**Work instructions:** Please set down exactly the lines of the listing below from the line containing "# The constraints" through the line containing "Testbench counts of", both lines included, leaving out all other lines.

**Input records:**
Context: an optimization exercise on an open-source flow, tuned for small area, a short achievable clock period and few clock cycles per item. The choices shown serve that exercise and are no tape-out recipe.
Only simulation tests tie the RTL to the original design; equivalence was not proved.

Setup of build 87:
## ntt_core
module ntt_core #(
    parameter WIDTH = 24
)(
    input  wire          clk,
    input  wire          rst_n,
    input  wire          start,
    output reg           done,
    output reg  [7:0]    ram_addr_a,
    output reg           ram_we_a,
    output wire [WIDTH-1:0] ram_wdata_a,
    input  wire [WIDTH-1:0] ram_rdata_a,
    output reg  [7:0]    ram_addr_b,
    output reg           ram_we_b,
    output wire [WIDTH-1:0] ram_wdata_b,
    input  wire [WIDTH-1:0] ram_rdata_b
);
Size: about 5100 cells after synthesis, about 600 flip-flops, about 120 I/O pins, ~0.045 mm2 of cells after synthesis.
==> flow/config.mk <==
export PLATFORM = sky130hd
export DESIGN_NAME = ntt_core
export DESIGN_NICKNAME = ntt_core
export VERILOG_FILES = /design/flow/design.v
export SDC_FILE = /design/flow/constraint.sdc
export NUM_CORES = 4
export LEC_CHECK = 0
export CAP_MARGIN = 20
export CORE_MARGIN = 2
export CORE_UTILIZATION = 40
export CTS_BUF_LIST = sky130_fd_sc_hd__clkbuf_8
export PLACE_DENSITY = 0.6
export SLEW_MARGIN = 20
export TNS_END_PERCENT = 5
==> flow/constraint.sdc <==
create_clock -name core_clock -period 10.0 [get_ports {clk}]
set_input_delay 2.0000 -clock core_clock [delete_from_list [all_inputs] [get_ports {clk}]]
set_output_delay 2.0000 -clock core_clock [all_outputs]
set_load 0.01 [all_outputs]
standard.sh (not shown) runs the stock make flow with config.mk's settings and CLKGATE_MAP_FILE= SYNTH_SCRIPT=/design/flow/synth_recipe.tcl, a recipe that flattens the netlist after the stock synthesis.
==> flow/flow/run.sh <==
#!/bin/bash
# The standard layout (the standard.sh: standard synthesis, floorplan, place,
# CTS, route, finish) with two changes to how it is made:
#  - the repair steps aim at a setup slack margin of 6.8 ns instead of 0, so that
#    they also work on paths shorter than the clock period;
#  - the port buffers that the standard flow inserts are buf_2 cells.
# The constraints (constraint.sdc) are unchanged.
set -euo pipefail
bash standard.sh SETUP_SLACK_MARGIN=6.8 "BUFFER_PORTS_ARGS=-buffer_cell sky130_fd_sc_hd__buf_2" finish > standard.log 2>&1
Testbench counts of build 87, summed over its fixed seeds: cycles 25,008, transforms 24.
Here is what was changed in the inputs of build 94 compared with build 87.
- swapping sky130_fd_sc_hd__clkbuf_8 for sky130_fd_sc_hd__clkbuf_16 in CTS_BUF_LIST
- swapping 5 for 10 in TNS_END_PERCENT
- putting CTS_CLUSTER_SIZE at 30 where nothing was set
- putting CTS_CLUSTER_DIAMETER at 150 where nothing was set
### Flow results
- Build 94 vs build 87, slowest library cell on the worst path: sky130_fd_sc_hd__o211ai_1 vs sky130_fd_sc_hd__a21oi_1
- On peak clock frequency supported by timing, build 87 tracks build 94 almost exactly.
- Of build 87 and build 94, build 87 shows the higher area added between synthesis and finish, with build 94 below it.
- From build 87 to build 94 the numbers moved as follows: total number of vias shows a reduction of 213, final-layout fill cell count picked up an extra 113, post-layout worst setup margin went up.
For build 59, these inputs were changed with respect to build 94:
- CTS_CLUSTER_DIAMETER changed from 150 to 90
Notes after the runs:
Number of iterations in the first detailed-routing pass came out lower on build 59 than on build 94. Delta (build 59 minus build 94): sequential share of cell area now smaller, relative area of clock buffers and inverters in the final design now larger.
Changes in build 69 relative to build 59:
- removing CTS_CLUSTER_DIAMETER (formerly 90)
- removing CTS_CLUSTER_SIZE (formerly 30)
- changing CTS_BUF_LIST from sky130_fd_sc_hd__clkbuf_16 to sky130_fd_sc_hd__clkbuf_8
--- a/flow/flow/run.sh
+++ b/flow/flow/run.sh
@@ -4 +4 @@
-#  - the repair steps aim at a setup slack margin of 6.8 ns instead of 0, so that
+#  - the repair steps aim at a setup slack margin of 7.1 ns instead of 0, so that
@@ -9 +9 @@
-bash standard.sh SETUP_SLACK_MARGIN=6.8 "BUFFER_PORTS_ARGS=-buffer_cell sky130_fd_sc_hd__buf_2" finish > standard.log 2>&1
+bash standard.sh SETUP_SLACK_MARGIN=7.1 "BUFFER_PORTS_ARGS=-buffer_cell sky130_fd_sc_hd__buf_2" finish > standard.log 2>&1
==> notes.md <==
Cell area grows by a few percent when moving from build 59 to build 69.
Of build 59 and build 69, the run reporting the higher DRC violation total after the first TritonRoute iteration was build 59.
Non-clock buffer count: build 69 higher than build 59
Build 69 has routed wire length above what build 59 had.
Diff build 59 -> build 69: transition at the pin with the smallest max-transition slack now sits lower.
u_rom.zr[16] as the worst setup path endpoint was reported by build 59, and wdB[19] by build 69.
Taking build 59 as the reference point, the post-CTS setup-driven buffer insertion count of build 69 rises by 38.
#### Input delta (build 89 over build 69)
- a change of PLACE_DENSITY from 0.6 to 0.7
--- a/flow/flow/run.sh
+++ b/flow/flow/run.sh
@@ -4 +4 @@
-#  - the repair steps aim at a setup slack margin of 7.1 ns instead of 0, so that
+#  - the repair steps aim at a setup slack margin of 6.8 ns instead of 0, so that
@@ -9 +9 @@
-bash standard.sh SETUP_SLACK_MARGIN=7.1 "BUFFER_PORTS_ARGS=-buffer_cell sky130_fd_sc_hd__buf_2" finish > standard.log 2>&1
+bash standard.sh SETUP_SLACK_MARGIN=6.8 "BUFFER_PORTS_ARGS=-buffer_cell sky130_fd_sc_hd__buf_2" finish > standard.log 2>&1
==> notes.md <==
Summary: wire length after detailed routing, build 89 better than build 69. The cell with the biggest individual delay on the critical path comes out sky130_fd_sc_hd__fa_2 in one run and sky130_fd_sc_hd__a21oi_1 in the other, namely in build 69 and build 89 respectively. | final design area excluding fillers | build 89 vs build 69 | better |. Looking at startpoint of the most critical setup path, the zidx[1] result is from build 89; the u_mul.res[5] one comes from build 69. Worst slack at placement in build 89 vs build 69: up 220 ps. From build 69 to build 89, number of distinct library cell variants in the gate-level netlist after synthesis did not move at all.
[inputs] build 12 vs build 89
- CTS_BUF_LIST no longer set, was sky130_fd_sc_hd__clkbuf_8
- PLACE_DENSITY now 0.6, was 0.7
--- a/flow/flow/run.sh
+++ b/flow/flow/run.sh
@@ -4 +4 @@
-#  - the repair steps aim at a setup slack margin of 6.8 ns instead of 0, so that
+#  - the repair steps aim at a setup slack margin of 6.5 ns instead of 0, so that
@@ -9 +9 @@
-bash standard.sh SETUP_SLACK_MARGIN=6.8 "BUFFER_PORTS_ARGS=-buffer_cell sky130_fd_sc_hd__buf_2" finish > standard.log 2>&1
+bash standard.sh SETUP_SLACK_MARGIN=6.5 "BUFFER_PORTS_ARGS=-buffer_cell sky130_fd_sc_hd__buf_2" finish > standard.log 2>&1
## What came out
Against build 89, build 12 comes in about 2% lower on routed wire length.
When build 12 is set beside build 89, its cell area after layout turns out to be 3.1% smaller.
Status | build 12 and build 89 | clean
Of the two values seen for critical path launch point, zidx[0] was produced by build 12 and zidx[1] by build 89.
Build 89 → build 12: depth of the critical timing path with buffers and inverters included climbed 1, wire length of the first global-routing pass barely changed.

[re-timing with driven ports]
The results above use ideal ports. As a check the final layouts listed here were re-extracted and re-timed, cells and wires unchanged.
Step 1 (the two cells are an assumption about what drives the block):
set clk [get_ports {clk}]
set_driving_cell -lib_cell sky130_fd_sc_hd__clkbuf_16 $clk
set_driving_cell -lib_cell sky130_fd_sc_hd__buf_2 [delete_from_list [all_inputs] $clk]
Step 2 adds t to the input delays and takes it off the output delays; t is the mean of the earliest and latest rising clock arrival at the registers after step 1. Input paths then give back, and output paths get back, about the clock's delay inside the block.
Slacks: ideal ports / drivers / drivers and shift; pairs: ideal ports / drivers.
run | t (ns) | setup slack, ns | latest minus earliest clock arrival (ns) | pins driven straight from the clock port
build 87 | 0.811 | 6.557 / 6.557 / 6.557 | 0.092 / 0.092 | 1
build 94 | 0.691 | 6.561 / 6.561 / 6.561 | 0.059 / 0.059 | 1
build 59 | 0.739 | 6.569 / 6.569 / 6.569 | 0.048 / 0.048 | 1
build 69 | 0.794 | 6.546 / 6.546 / 6.546 | 0.057 / 0.058 | 1
build 89 | 0.807 | 6.517 / 6.517 / 6.517 | 0.070 / 0.069 | 1
build 12 | 0.702 | 6.356 / 6.356 / 6.356 | 0.077 / 0.076 | 1
After both steps setup and hold are still met in every run listed.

**Written answer:**
# The constraints (constraint.sdc) are unchanged.
set -euo pipefail
bash standard.sh SETUP_SLACK_MARGIN=6.8 "BUFFER_PORTS_ARGS=-buffer_cell sky130_fd_sc_hd__buf_2" finish > standard.log 2>&1
Testbench counts of build 87, summed over its fixed seeds: cycles 25,008, transforms 24.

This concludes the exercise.